The effect of continued thienopyridine therapy vs placebo on the rates of the primary endpoints and MI was consistent across most subgroups.

FDA Replies 

In an editorial accompanying the study, Antonio Colombo, MD, and Alaide Chieffo, MD, both of the San Raffaele Scientific Institute (Milan, Italy), cite the “recent drive within the interventional cardiology community to shorten the duration of dual antiplatelet therapy after implantation of a [DES] from 12 months… to 6 or even 3 months.” Because several trials and meta-analyses have shown shorter therapy to be safe in certain patients, they question whether the concept of extended therapy “may appear to be outdated.”

While DAPT shows ischemic benefits of continuing dual therapy past 1 year, the editorial notes, the concurrent increase in severe bleeding associated with long-term treatment “leaves us with uncertainty.” 

Drs. Colombo and Chieffo say that the “key message of the DAPT Study is the suggestion that some patients who have been treated with a [DES] may benefit from extending dual antiplatelet therapy beyond 1 year, but also that the potential harm with this approach should not be overlooked. Moreover, we do not know how long this benefit extends and which patients benefit most.”

In a press conference, Mary Ross Southworth, PharmD, of the FDA, said the agency has only had the opportunity to do a preliminary review of the data and “has not reached a conclusion about risk [vs] benefit for prolonged dual antiplatelet therapy in patients receiving stents and cannot provide advice about how long to continue dual antiplatelet therapy following stent placement.” 

For now, she continued, physicians should continue to prescribe clopidogrel and prasugrel as they have previously, and patients should continue their medications as prescribed.

‘We Have Enough’ 

In a discussion after the session, Gilles Montalescot, MD, PhD, of Pitié-Salpêtrière Hospital (Paris, France), commented that more than 35,000 patients have now been randomized in DAPT clinical trials over a period of 30 years. “I think we have enough to make up our minds,” he said. “We need to decide what is best for our patients.”

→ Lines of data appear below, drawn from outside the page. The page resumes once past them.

$ cat src/hw/mpm_pulse_gen.sv
// Fixed-width energy pulse generator for one pulse output
`timescale 1ns/1ps
module mpm_pulse_gen
    import mpm_pkg::*;
(
    input  wire logic       clk_in,
    input  wire logic       reset_n_in,
    input  wire logic       enable_in,
    input  wire logic [3:0] quantum_in,
    input  wire logic [1:0] source_sel_in,
    output logic            pulse_out
);
    logic                   busy;
    logic [PULSE_CNT_W-1:0] width_cnt;
    logic                   hit;

    always_comb
    begin
        hit = quantum_in[source_sel_in];
    end

    // One pulse of fixed width per quantum; quanta during a pulse merge
    always_ff @(posedge clk_in or negedge reset_n_in)
    begin
        if (!reset_n_in)
        begin
            busy      <= 1'b0;
            width_cnt <= '0;
            pulse_out <= PIN_IDLE;
        end
        else if (enable_in)
        begin
            if (!busy && hit)
            begin
                busy      <= 1'b1;
                width_cnt <= PULSE_WIDTH - 1'b1;
                pulse_out <= 1'b1;
            end
            else if (busy && width_cnt == '0)
            begin
                busy      <= 1'b0;
                pulse_out <= 1'b0;
            end
            else if (busy)
            begin
                width_cnt <= width_cnt - 1'b1;
            end
        end
    end

    pulse_width_a: assert property (@(posedge clk_in) disable iff (!reset_n_in)
        $fell(pulse_out) |-> $past(pulse_out, 4))
        else $error("pulse shorter than fixed width");
endmodule

$ cat src/hw/mpm_skid_buf.sv
// Two-entry valid/ready buffer for a bitstream sample path
`timescale 1ns/1ps
module mpm_skid_buf
#(
    parameter int WIDTH = 4,
    parameter int DEPTH = 2
)
(
    input  wire logic             clk_in,
    input  wire logic             reset_n_in,
    input  wire logic             enable_in,
    input  wire logic             in_valid_in,
    output logic                  in_ready_out,
    input  wire logic [WIDTH-1:0] in_data_in,
    output logic                  out_valid_out,
    input  wire logic             out_ready_in,
    output logic [WIDTH-1:0]      out_data_out
);
    localparam int PW = $clog2(DEPTH);
    logic [WIDTH-1:0] mem [DEPTH];
    logic [PW-1:0]    wr_ptr;
    logic [PW-1:0]    rd_ptr;
    logic [PW:0]      count;
    logic [PW:0]      next_count;
    logic             do_wr;
    logic             do_rd;

    always_comb
    begin
        out_valid_out = (count != '0);
        out_data_out  = mem[rd_ptr];
        do_wr         = enable_in && in_valid_in && in_ready_out;
        do_rd         = enable_in && out_valid_out && out_ready_in;
        next_count    = count + (PW+1)'(do_wr) - (PW+1)'(do_rd);
    end

    always_ff @(posedge clk_in or negedge reset_n_in)
    begin
        if (!reset_n_in)
        begin
            for (int i = 0; i < DEPTH; i++)
                mem[i] <= '0;
        end
        else if (do_wr)
        begin
            mem[wr_ptr] <= in_data_in;
        end
    end

    always_ff @(posedge clk_in or negedge reset_n_in)
    begin
        if (!reset_n_in)
        begin
            wr_ptr <= '0;
            rd_ptr <= '0;
            count  <= '0;
            in_ready_out <= 1'b1;
        end
        else
        begin
            if (do_wr)
                wr_ptr <= (wr_ptr == PW'(DEPTH-1)) ? '0 : wr_ptr + 1'b1;
            if (do_rd)
                rd_ptr <= (rd_ptr == PW'(DEPTH-1)) ? '0 : rd_ptr + 1'b1;
            count <= next_count;
            // Registered ready keeps the upstream port flop-driven
            in_ready_out <= (next_count != (PW+1)'(DEPTH));
        end
    end

    no_overflow_a: assert property (@(posedge clk_in)
        disable iff (!reset_n_in)
        count <= (PW+1)'(DEPTH))
        else $error("buffer count overflow");
endmodule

Still, some on the panel suggested a trial looking at even longer term DAPT might be necessary given that event curves somewhat diverge at the end of follow-up. Frans Van de Werf, MD, PhD, of University Hospitals Leuven (Leuven, Belgium), asked, “Should we ever stop dual antiplatelet therapy in this population?” 

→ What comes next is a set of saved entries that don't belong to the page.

[src/csfl_defines.svh]
// Constants for the CPU status flag logic: register offset, field
// positions, reset value and bus response codes.
// Assumes inclusion by its bare name from the design and its checker.
`ifndef CSFL_DEFINES_SVH
`define CSFL_DEFINES_SVH

// Byte address of the status word on the register bus
`define CSFL_PSW_OFFSET      16'hFF10
// Field positions within the status word
`define CSFL_BIT_N           0
`define CSFL_BIT_C           1
`define CSFL_BIT_V           2
`define CSFL_BIT_Z           3
`define CSFL_BIT_E           4
`define CSFL_BIT_MULDIV_INTERRUPTED_FLAG       5
`define CSFL_BIT_USER        6
`define CSFL_BIT_HOLD        10
`define CSFL_BIT_IEN         11
`define CSFL_CPU_PRIORITY_LEVEL_LSB        12
`define CSFL_CPU_PRIORITY_LEVEL_MSB        15
// Writable bits; bits 9..7 are reserved and read as zero
`define CSFL_PSW_WMASK       16'hFC7F
`define CSFL_PSW_RESET       16'h0000
// Most negative values of each operand size
`define CSFL_MINNEG_WORD     16'h8000
`define CSFL_MINNEG_BYTE     8'h80
// Highest priority level; nothing maskable preempts it
`define CSFL_CPU_PRIORITY_LEVEL_TOP        4'hF
// Bus response codes
`define CSFL_RESP_OKAY       2'h0
`define CSFL_RESP_SLVERR     2'h2

`endif

[src/csfl_pkg.sv]
// Types for the CPU status flag logic: the class of operation that the
// execution pipeline reports at write-back.
// Assumes the defines header sits in the same folder.
package csfl_pkg;

	// Operation class, chooses how the condition flags are formed
	typedef enum logic [3:0] {
		CSFL_OP_NONE  = 4'b0000, // Flags untouched
		CSFL_OP_ADD   = 4'b0001, // Addition
		CSFL_OP_ADDC  = 4'b0010, // Addition with carry
		CSFL_OP_SUB   = 4'b0011, // Subtraction
		CSFL_OP_SUBC  = 4'b0100, // Subtraction with carry
		CSFL_OP_CMP   = 4'b0101, // Comparison
		CSFL_OP_NEG   = 4'b0110, // Two's complement
		CSFL_OP_LOGIC = 4'b0111, // Logical operation
		CSFL_OP_MUL   = 4'b1000, // Multiply
		CSFL_OP_DIV   = 4'b1001, // Divide
		CSFL_OP_SHL   = 4'b1010, // Shift or rotate left
		CSFL_OP_SHR   = 4'b1011, // Shift or rotate right
		CSFL_OP_PRIOR = 4'b1100, // Prioritize (normalize)
		CSFL_OP_BIT1  = 4'b1101, // One-operand Boolean bit op
		CSFL_OP_BIT2  = 4'b1110, // Two-operand Boolean bit op
		CSFL_OP_MOVE  = 4'b1111  // Data movement
	} csfl_op_t;

endpackage : csfl_pkg

[src/csfl_status_word.sv]
// Processor status word with condition flag generation, interrupt
// status fields and an AXI4-Lite slave port onto the same register.
// Assumes the execution pipeline presents one write-back per cycle at
// most, with its operands and ALU side results valid in that cycle.
//
// The AXI4-Lite interface to the registers is this design's own decision.
`timescale 1ns/1ns
`include "csfl_defines.svh"

module csfl_status_word
	import csfl_pkg::*;
(
	input  wire logic        mclk,
	input  wire logic        reset_n,
	// AXI4-Lite slave
	input  wire logic [15:0] s_axi_awaddr,
	input  wire logic        s_axi_awvalid,
	output logic             s_axi_awready,
	input  wire logic [31:0] s_axi_wdata,
	input  wire logic [3:0]  s_axi_wstrb,
	input  wire logic        s_axi_wvalid,
	output logic             s_axi_wready,
	output logic [1:0]       s_axi_bresp,
	output logic             s_axi_bvalid,
	input  wire logic        s_axi_bready,
	input  wire logic [15:0] s_axi_araddr,
	input  wire logic        s_axi_arvalid,
	output logic             s_axi_arready,
	output logic [31:0]      s_axi_rdata,
	output logic [1:0]       s_axi_rresp,
	output logic             s_axi_rvalid,
	input  wire logic        s_axi_rready,
	// Execution pipeline write-back
	input  wire logic        wb_valid,
	input  wire csfl_op_t    wb_op,
	input  wire logic        wb_byte,
	input  wire logic [15:0] wb_result,
	input  wire logic [15:0] wb_op_a,
	input  wire logic [15:0] wb_op_b,
	input  wire logic        wb_carry_out,
	input  wire logic        wb_shift_last,
	input  wire logic        wb_shift_sticky,
	input  wire logic        wb_shift_zero,
	input  wire logic        wb_md_no_fit,
	input  wire logic        wb_div_zero,
	input  wire logic        wb_bit_a,
	input  wire logic        wb_bit_b,
	input  wire logic        wb_table_ok,
	input  wire logic        wb_psw_write,
	input  wire logic [15:0] wb_psw_data,
	// Interrupt entry and return sequencing
	input  wire logic        irq_entry,
	input  wire logic [3:0]  irq_entry_level,
	input  wire logic        irq_muldiv_cut,
	input  wire logic        irq_return,
	input  wire logic [15:0] irq_stacked_psw,
	input  wire logic [3:0]  irq_req_level,
	// Status outputs
	output logic [15:0]      processor_status_word,
	output logic             muldiv_resume,
	output logic             irq_level_ok,
	output logic             global_irq_enable,
	output logic [3:0]       cpu_priority_level,
	output logic             bus_hold_arbitration_enable,
	output logic             user_flag
);

	// Status word storage
	logic [15:0] psw_reg;           // Current status word
	logic [15:0] psw_next;          // Value for the next edge

	// Implicit flags formed from the write-back
	logic        flag_n;            // Negative
	logic        flag_c;            // Carry or borrow
	logic        flag_v;            // Overflow or sticky
	logic        flag_z;            // Zero
	logic        flag_e;            // End of table
	logic        res_msb;           // Sign bit of the operand size
	logic        a_msb;             // Sign of first operand
	logic        b_msb;             // Sign of second operand
	logic        res_zero;          // Result is zero in its size
	logic        src_minneg;        // Source is most negative value

	// Write and read channel state of the bus slave
	logic        aw_got_reg;        // Write address held
	logic        w_got_reg;         // Write data held
	logic [15:0] aw_addr_reg;       // Held write address
	logic [15:0] w_data_reg;        // Held write data, low half
	logic [1:0]  w_strb_reg;        // Held byte enables, low half
	logic        bvalid_reg;        // Write response pending
	logic [1:0]  bresp_reg;         // Write response code
	logic        rvalid_reg;        // Read data pending
	logic [31:0] rdata_reg;         // Read data
	logic [1:0]  rresp_reg;         // Read response code

	// Bus decode helpers
	logic        aw_take;           // Address taken this edge
	logic        w_take;            // Data taken this edge
	logic        aw_have;           // Address available now
	logic        w_have;            // Data available now
	logic        bus_write;         // Both halves present: write now
	logic [15:0] bus_addr;          // Effective write address
	logic [15:0] bus_data;          // Effective write data
	logic [1:0]  bus_strb;          // Effective byte enables
	logic        bus_hit;           // Write targets the status word
	logic [15:0] bus_merged;        // Status word after byte merge

	// Sign and zero taken at the operand size
	always_comb begin
		if (wb_byte) begin
			res_msb    = wb_result[7];
			a_msb      = wb_op_a[7];
			b_msb      = wb_op_b[7];
			res_zero   = (wb_result[7:0] == 8'h00);
			src_minneg = (wb_op_b[7:0] == `CSFL_MINNEG_BYTE);
		end else begin
			res_msb    = wb_result[15];
			a_msb      = wb_op_a[15];
			b_msb      = wb_op_b[15];
			res_zero   = (wb_result == 16'h0000);
			src_minneg = (wb_op_b == `CSFL_MINNEG_WORD);
		end
	end

	// Implicit flag generation per operation class
	always_comb begin
		flag_n = res_msb;
		flag_z = res_zero;
		flag_c = 1'b0;
		flag_v = 1'b0;
		// The source operand is presented on the second operand lane
		flag_e = wb_table_ok & src_minneg;
		case (wb_op)
			CSFL_OP_ADD: begin
				flag_c = wb_carry_out;
				flag_v = (a_msb == b_msb) & (res_msb != a_msb);
			end
			CSFL_OP_ADDC: begin
				flag_c = wb_carry_out;
				flag_v = (a_msb == b_msb) & (res_msb != a_msb);
				// Chained zero for multiple-precision sums
				flag_z = psw_reg[`CSFL_BIT_Z] & res_zero;
			end
			CSFL_OP_SUB, CSFL_OP_CMP: begin
				flag_c = ~wb_carry_out;
				flag_v = (a_msb != b_msb) & (res_msb != a_msb);
			end
			CSFL_OP_SUBC: begin
				flag_c = ~wb_carry_out;
				flag_v = (a_msb != b_msb) & (res_msb != a_msb);
				flag_z = psw_reg[`CSFL_BIT_Z] & res_zero;
			end
			CSFL_OP_NEG: begin
				// Only the most negative value cannot be negated
				flag_c = ~wb_carry_out;
				flag_v = res_msb & b_msb;
			end
			CSFL_OP_LOGIC: begin
				flag_c = 1'b0;
				flag_v = 1'b0;
			end
			CSFL_OP_MUL: begin
				flag_c = 1'b0;
				flag_v = wb_md_no_fit;
			end
			CSFL_OP_DIV: begin
				flag_c = 1'b0;
				flag_v = wb_md_no_fit | wb_div_zero;
			end
			CSFL_OP_SHL: begin
				flag_c = ~wb_shift_zero & wb_shift_last;
			end
			CSFL_OP_SHR: begin
				// Carry and sticky together grade the rounding error
				flag_c = ~wb_shift_zero & wb_shift_last;
				flag_v = ~wb_shift_zero & wb_shift_sticky;
			end
			CSFL_OP_PRIOR: begin
				flag_c = 1'b0;
				flag_z = (wb_op_b == 16'h0000);
			end
			CSFL_OP_BIT1: begin
				flag_n = wb_bit_a;
				flag_z = ~wb_bit_a;
			end
			CSFL_OP_BIT2: begin
				flag_n = wb_bit_a ^ wb_bit_b;
				flag_c = wb_bit_a & wb_bit_b;
				flag_v = wb_bit_a | wb_bit_b;
				flag_z = ~(wb_bit_a | wb_bit_b);
			end
			CSFL_OP_MOVE: begin
				flag_c = psw_reg[`CSFL_BIT_C];
				flag_v = psw_reg[`CSFL_BIT_V];
			end
			default: begin
				// No flag change: hold every flag
				flag_n = psw_reg[`CSFL_BIT_N];
				flag_c = psw_reg[`CSFL_BIT_C];
				flag_v = psw_reg[`CSFL_BIT_V];
				flag_z = psw_reg[`CSFL_BIT_Z];
				flag_e = psw_reg[`CSFL_BIT_E];
			end
		endcase
	end

	// Bus write decode; address and data may arrive in either order
	assign s_axi_awready = ~aw_got_reg & ~bvalid_reg;
	assign s_axi_wready  = ~w_got_reg & ~bvalid_reg;
	assign aw_take   = s_axi_awvalid & s_axi_awready;
	assign w_take    = s_axi_wvalid & s_axi_wready;
	assign aw_have   = aw_got_reg | aw_take;
	assign w_have    = w_got_reg | w_take;
	assign bus_write = aw_have & w_have;
	assign bus_addr  = aw_got_reg ? aw_addr_reg : s_axi_awaddr;
	assign bus_data  = w_got_reg ? w_data_reg : s_axi_wdata[15:0];
	assign bus_strb  = w_got_reg ? w_strb_reg : s_axi_wstrb[1:0];
	assign bus_hit   = (bus_addr[15:2] == 14'(`CSFL_PSW_OFFSET >> 2));
	// Byte lanes merge into the current word
	assign bus_merged = {bus_strb[1] ? bus_data[15:8] : psw_reg[15:8],
		bus_strb[0] ? bus_data[7:0] : psw_reg[7:0]};

	// Next status word; later assignments take priority
	always_comb begin
		psw_next = psw_reg;
		// Flags land together with the result write-back
		if (wb_valid) begin
			psw_next[`CSFL_BIT_N] = flag_n;
			psw_next[`CSFL_BIT_C] = flag_c;
			psw_next[`CSFL_BIT_V] = flag_v;
			psw_next[`CSFL_BIT_Z] = flag_z;
			psw_next[`CSFL_BIT_E] = flag_e;
		end
		// Return restores the stacked word, muldiv flag included
		if (irq_return) begin
			psw_next = irq_stacked_psw & `CSFL_PSW_WMASK;
		end
		// Entry raises the level and records a cut-short muldiv
		if (irq_entry) begin
			psw_next[`CSFL_CPU_PRIORITY_LEVEL_MSB:`CSFL_CPU_PRIORITY_LEVEL_LSB] = irq_entry_level;
			psw_next[`CSFL_BIT_MULDIV_INTERRUPTED_FLAG] = irq_muldiv_cut;
		end
		// Software write from the register bus
		if (bus_write && bus_hit) begin
			psw_next = bus_merged & `CSFL_PSW_WMASK;
		end
		// An explicit write by the instruction overrides its own flags
		if (wb_valid && wb_psw_write) begin
			psw_next = wb_psw_data & `CSFL_PSW_WMASK;
		end
	end

	// Status word register
	always_ff @(posedge mclk or negedge reset_n) begin
		if (!reset_n) begin
			psw_reg <= `CSFL_PSW_RESET;
		end else begin
			psw_reg <= psw_next;
		end
	end

	// Write channel capture while the other half is missing
	always_ff @(posedge mclk or negedge reset_n) begin
		if (!reset_n) begin
			aw_got_reg  <= 1'b0;
			w_got_reg   <= 1'b0;
			aw_addr_reg <= 16'h0000;
			w_data_reg  <= 16'h0000;
			w_strb_reg  <= 2'h0;
		end else if (bus_write) begin
			// Both present: consumed this edge
			aw_got_reg <= 1'b0;
			w_got_reg  <= 1'b0;
		end else begin
			if (aw_take) begin
				aw_got_reg  <= 1'b1;
				aw_addr_reg <= s_axi_awaddr;
			end
			if (w_take) begin
				w_got_reg  <= 1'b1;
				w_data_reg <= s_axi_wdata[15:0];
				w_strb_reg <= s_axi_wstrb[1:0];
			end
		end
	end

	// Write response, held until the master takes it
	always_ff @(posedge mclk or negedge reset_n) begin
		if (!reset_n) begin
			bvalid_reg <= 1'b0;
			bresp_reg  <= `CSFL_RESP_OKAY;
		end else if (bus_write) begin
			bvalid_reg <= 1'b1;
			bresp_reg  <= bus_hit ? `CSFL_RESP_OKAY : `CSFL_RESP_SLVERR;
		end else if (s_axi_bready) begin
			bvalid_reg <= 1'b0;
		end
	end

	// Read channel; the word shown is that left by the last edge
	assign s_axi_arready = ~rvalid_reg;
	always_ff @(posedge mclk or negedge reset_n) begin
		if (!reset_n) begin
			rvalid_reg <= 1'b0;
			rdata_reg  <= 32'h00000000;
			rresp_reg  <= `CSFL_RESP_OKAY;
		end else if (s_axi_arvalid && !rvalid_reg) begin
			rvalid_reg <= 1'b1;
			if (s_axi_araddr[15:2] == 14'(`CSFL_PSW_OFFSET >> 2)) begin
				rdata_reg <= {16'h0000, psw_reg};
				rresp_reg <= `CSFL_RESP_OKAY;
			end else begin
				// Unmapped: zero data with an error response
				rdata_reg <= 32'h00000000;
				rresp_reg <= `CSFL_RESP_SLVERR;
			end
		end else if (s_axi_rready) begin
			rvalid_reg <= 1'b0;
		end
	end

	// Bus outputs
	assign s_axi_bvalid = bvalid_reg;
	assign s_axi_bresp  = bresp_reg;
	assign s_axi_rvalid = rvalid_reg;
	assign s_axi_rdata  = rdata_reg;
	assign s_axi_rresp  = rresp_reg;

	// Status view for the pipeline; instructions read the settled word
	assign processor_status_word = psw_reg;
	assign global_irq_enable     = psw_reg[`CSFL_BIT_IEN];
	assign cpu_priority_level    =
		psw_reg[`CSFL_CPU_PRIORITY_LEVEL_MSB:`CSFL_CPU_PRIORITY_LEVEL_LSB];
	assign bus_hold_arbitration_enable = psw_reg[`CSFL_BIT_HOLD];
	assign user_flag = psw_reg[`CSFL_BIT_USER];

	// Resume decision uses the flag being restored on return
	assign muldiv_resume = irq_return &
		irq_stacked_psw[`CSFL_BIT_MULDIV_INTERRUPTED_FLAG];

	// Maskable request must beat the level; level 15 admits nothing
	assign irq_level_ok = psw_reg[`CSFL_BIT_IEN] &
		(cpu_priority_level != `CSFL_CPU_PRIORITY_LEVEL_TOP) &
		(irq_req_level > cpu_priority_level);

endmodule : csfl_status_word

[config.mk]
export PLATFORM = sky130hd
export DESIGN_NAME = csfl_status_word
export DESIGN_NICKNAME = d
export VERILOG_FILES = /design/src/csfl_pkg.sv /design/src/csfl_status_word.sv
export VERILOG_INCLUDE_DIRS = /design/src
export SDC_FILE = /design/constraint.sdc
export NUM_CORES = 1
export LEC_CHECK = 0
export BUFFER_PORTS_ARGS = -buffer_cell sky130_fd_sc_hd__clkbuf_2
export CORE_ASPECT_RATIO = 0.75
export CORE_MARGIN = 5
export CORE_UTILIZATION = 40
export DETAILED_ROUTE_END_ITERATION = 16
export PLACE_DENSITY_LB_ADDON = 0.15
export SLEW_MARGIN = 40
export SYNTH_ARGS = -nofsm -noshare
export SYNTH_HDL_FRONTEND = slang
export SYNTH_SLANG_ARGS = --single-unit
[constraint.sdc]
create_clock -name mclk -period 3 [get_ports mclk]
set_clock_uncertainty 0.05 [all_clocks]
set_input_delay 0.75 -clock mclk [delete_from_list [all_inputs] [get_ports mclk]]
set_output_delay 0.75 -clock mclk [all_outputs]
set_load 0.005 [all_outputs]
==> results.yml, run 1 <==
outcome:
  status: "completed"
drt:
  ant_nets: 0
  drt-vias-per-instance: 5.22
  dr.pass1.iters: 5
  drt_wl_total_um: 11700
  drcViolationCount: 0
  wl_met1_um: 5420
  highest_layer: "met4"
  drt_iter0_drc: 181
  met2_length_um: 5360
  wl_per_cell_um: 16.7
  vias: 3659
  met3_length_um: 791
pwr:
  power_w: 0.00312
  switchingPower_w: 0.000916
  p_per_area_mw_per_mm2: 613
  share_seq_of_total_power_pct: 40.1
  comb_power_share_pct: 27.4
  p_int_w: 0.00220
  clkPwrFrac_pct: 32.5
  cellLeakagePower_nw: 2.51
  switching_share_pct: 29.4
  irDropWorstVdd_mv: 0.436
sta:
  post-route-period-util_pct: 91.1
  setup_violations: 0
  fmax_mhz: 366
  worstMarginPinSlew_ps: 780
  fin_crit_ps: 2730
  rsz0062_at_grt: "no"
  timing.slew.headroom_pct: 47.8
  hold_viol: 0
  slew_violations: 0
final_layout:
  n_antenna_cell: 0
  post-route-util_pct: 52.9
  syn2layout_area_growth_pct: 29.9
  stdcell_count: 701
  final_common_cell: "clkbuf_2"
  layout-drive-gt1-share_pct: 44.8
  final_cell_mix: "180 x clkbuf_2, 62 x dfrtp_1, 43 x mux2_2, 30 x nand2_1, 27 x nor2_1"
  fillers: 919
  fin_nets: 753
  design_area_mm2: 0.00509
clock_tree:
  clk_pin_slew_ps: 50
  clk_latency_ps: 320
  clk_path_buf_depth: 2
  clock_sinks: 62
  cts_tree: "built"
  htree_levels: 3
  cts_resized: 0
  cts_buffers: 9
  cts_root_buffer: "clkbuf_16"
  cts_setup_buffers: 0
  cts_hold_buf: 0
yosys:
  synth_cells: 395
  ys_seq_elements: 62
  synth_top_cell_area_share_pct: 39.6
  syn_area_mm2: 0.00392
  ys_types: 63
  synth-edff-count: 0
  syn-mean-instance-area_um2: 9.91
  yosysTopAreaCell: "dfrtp_1"
  ys_seq_area_share_pct: 39.6
  yosys_warnings: 0
  synth_top_cells_by_area: "dfrtp_1 40%, mux2_2 12%, buf_4 5.9%"
  async_reset_ff_share_pct: 100
  synth-main-ff-cell: "dfrtp_1"
critical_path:
  worstPathRequired_ps: 3210
  r2r-start: "aw_got_reg$_DFFE_PN0P_"
  crit_type: "input port to register"
  reg2reg_depth: 6
  r2r-end: "processor_status_word[6]$_DFFE_PN0P_"
  rrSetupSlack_ps: 370
  crit_path_start: "s_axi_awaddr[2]"
  setup.worst_path.start_class: "input port"
  crit_path_end: "processor_status_word[6]$_DFFE_PN0P_"
  crit_path_max_fanout: 24
  end_kind: "register"
  arrival_ps: 2950
floorplan:
  die_h_um: 95.7
  dieWidth_um: 124
  rows: 31
  initial_core_util_pct: 40.7
  die_area_mm2: 0.0119
  core-area_mm2: 0.00962
  io_pins: 248
placement:
  placedCellCount: 686
  place_area_mm2: 0.00479
  routabilityCongestion: 0.907
  portBuffers: 181
  hpwlAfterDp_um: 9370
grt:
  grt_overflow_total: 0
  grt_max_degree: 40
  first_global_vias: 3480
  antenna_found_initial: 0
  grt_pass1_wl_um: 17800
  gr-usage-all-layers_pct: 18.8
run:
  drv_cap: 0
min_path:
  holdCritPathClass: "input port to async pin"
worst min path at each step:
stage	start	to	depth (start not counted)
floorplan	reset_n	aw_addr_reg[10]$_DFFE_PN0P_	0
global placement	w_data_reg[3]$_DFFE_PN0P_	w_data_reg[3]$_DFFE_PN0P_	1
detailed placement	w_strb_reg[0]$_DFFE_PN0P_	w_strb_reg[0]$_DFFE_PN0P_	1
CTS	reset_n	s_axi_rdata[9]$_DFFE_PN0P_	1
global route	reset_n	s_axi_rdata[15]$_DFFE_PN0P_	1
finish	reset_n	s_axi_rdata[9]$_DFFE_PN0P_	1
power by group through the flow:
stage | combinational, W | sequential, W | clock [W]
finish | 0.000854 | 0.00125 | 0.00101
global route | 0.000951 | 0.00128 | 0.00107
CTS | 0.000864 | 0.00125 | 0.00103
detailed placement | 0.000860 | 0.00126 | 0
global placement | 0.000840 | 0.00125 | 0
floorplan | 0.000604 | 0.00120 | 0
cell type report:
class,instances,area (um2),share of cell area [%]
tap,132,165,3.25
sequential,62,1550,30.5
multi-input combinational,289,2040,40.2
timing repair buffer,190,986,19.4
inverter,13,48.8,0.959
clock inverter,3,45.0,0.886
clock buffer,12,246,4.85
routing by layer:
| layer | up-vias | track usage [%] |
|---|---|---|
| met2 | 128 | 29.2 |
| met1 | 1758 | 26.1 |
| met4 | 0 | 4.47 |
| met3 | 13 | 5.66 |
| met5 | - | 0 |
| li1 | 1760 | - |
Yosys cell counts, types with 4 or more instances:
| master | count |
|---|---|
| ha_1 | 6 |
| o22ai_1 | 6 |
| o21ai_0 | 11 |
| inv_1 | 13 |
| mux2_2 | 43 |
| dfrtp_1 | 62 |
| clkbuf_1 | 12 |
| mux2i_1 | 9 |
| a21oi_1 | 13 |
| a311oi_1 | 4 |
| nand4_1 | 8 |
| buf_4 | 31 |
| nor2b_1 | 4 |
| nor4_1 | 10 |
| nand3_1 | 4 |
| a211oi_1 | 8 |
| a22o_1 | 14 |
| nor2_1 | 27 |
| nand2_1 | 30 |
| nor3_1 | 13 |
critical path: stages:
cell and delay (ps):
clkbuf_2 90, or4b_4 550, nor4_4 280, o211a_4 370
mux2_2 380, o21ai_0 290, mux2_2 220
stage by stage:
stage,setup TNS (ps),setup slack (ps),hold slack [ps]
3_5_place_dp,-11.0,-11.0,442
2_1_floorplan,0,304,404
4_1_cts,0,313,372
5_1_grt,0,156,408
3_3_place_gp,0,10.2,431
6_report,0,266,358
cell families (layout without fill, tap and decap cells):
| family | count (synthesis) | count (layout) | synth area share (%) |
|---|---|---|---|
| buffers and inverters | 64 | 218 | 10.1 |
| adder cells (fa/ha/maj) | 6 | 6 | 1.92 |
| AND/OR/NAND/NOR | 121 | 121 | 16.7 |
| flip-flops | 62 | 62 | 39.6 |
| multiplexers | 52 | 52 | 14.7 |
| XOR/XNOR | 2 | 2 | 0.447 |
| other | 1 | 21 | 0.0958 |
| AO/OA/AOI/OAI | 87 | 87 | 16.4 |
Power figures use the tool's default switching activity.
==> inputs of run 2 (changes only) <==
- GPL_TIMING_DRIVEN: default -> 0
==> run 2 against run 1 <==
  * Global-route usage grew 1.4 points
  * Die area is the same
  * Total power grew 0.82%
  * Non-clock buffer count grew 40
  * First-iteration DRC count grew 86%
  * Sequential cell count is the same
  * Largest power group unchanged
  * Core utilization grew 2.7 points
  * Sequential power is essentially flat
  * Cell area grew 5.1%
  * Final cell count grew 5.8%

Additionally, “it seems to be that there might be a role for dual antiplatelet therapy for secondary prevention,” he said, adding that the PEGASUS trial “will hopefully confirm this message” when it is presented next year.

Robert A. Harrington, MD, of Stanford University Medical Center (Palo Alto, CA), said he is not going to change his practice based on this trial. If a patient has ischemic risk, he explained, “I’m going to have that conversation with you at 6 and 12 months and thereafter” about the risks of both continuing and stopping. 

Ultimately, Dr. Mauri said, “personalizing these decisions is the holy grail.” In the future, she continued, treatment will be able to be better targeted, and “perhaps we [will better be able to] identify risk” with platelet biomarkers.

  • Mauri L, Kereiakes DJ, Yeh RW, et al. Twelve or 30 months of dual antiplatelet therapy after drug-eluting stents. N Engl J Med. 2014;Epub ahead of print.

  • Colombo A, Chieffo A. Dual antiplatelet therapy after drug-eluting stents—how long to treat [editorial]? N Engl J Med. 2014;Epub ahead of print.

  • DAPT was supported by Abbott, Boston Scientific, Bristol-Myers Squibb-Sanofi, Cordis, Daiichi Sankyo, the Department of Health and Human Services, Eli Lilly, and Medtronic.
  • Dr. Mauri reports relationships with multiple pharmaceutical and device companies.
  • Drs. Chieffo and Colombo report no relevant conflicts of interest.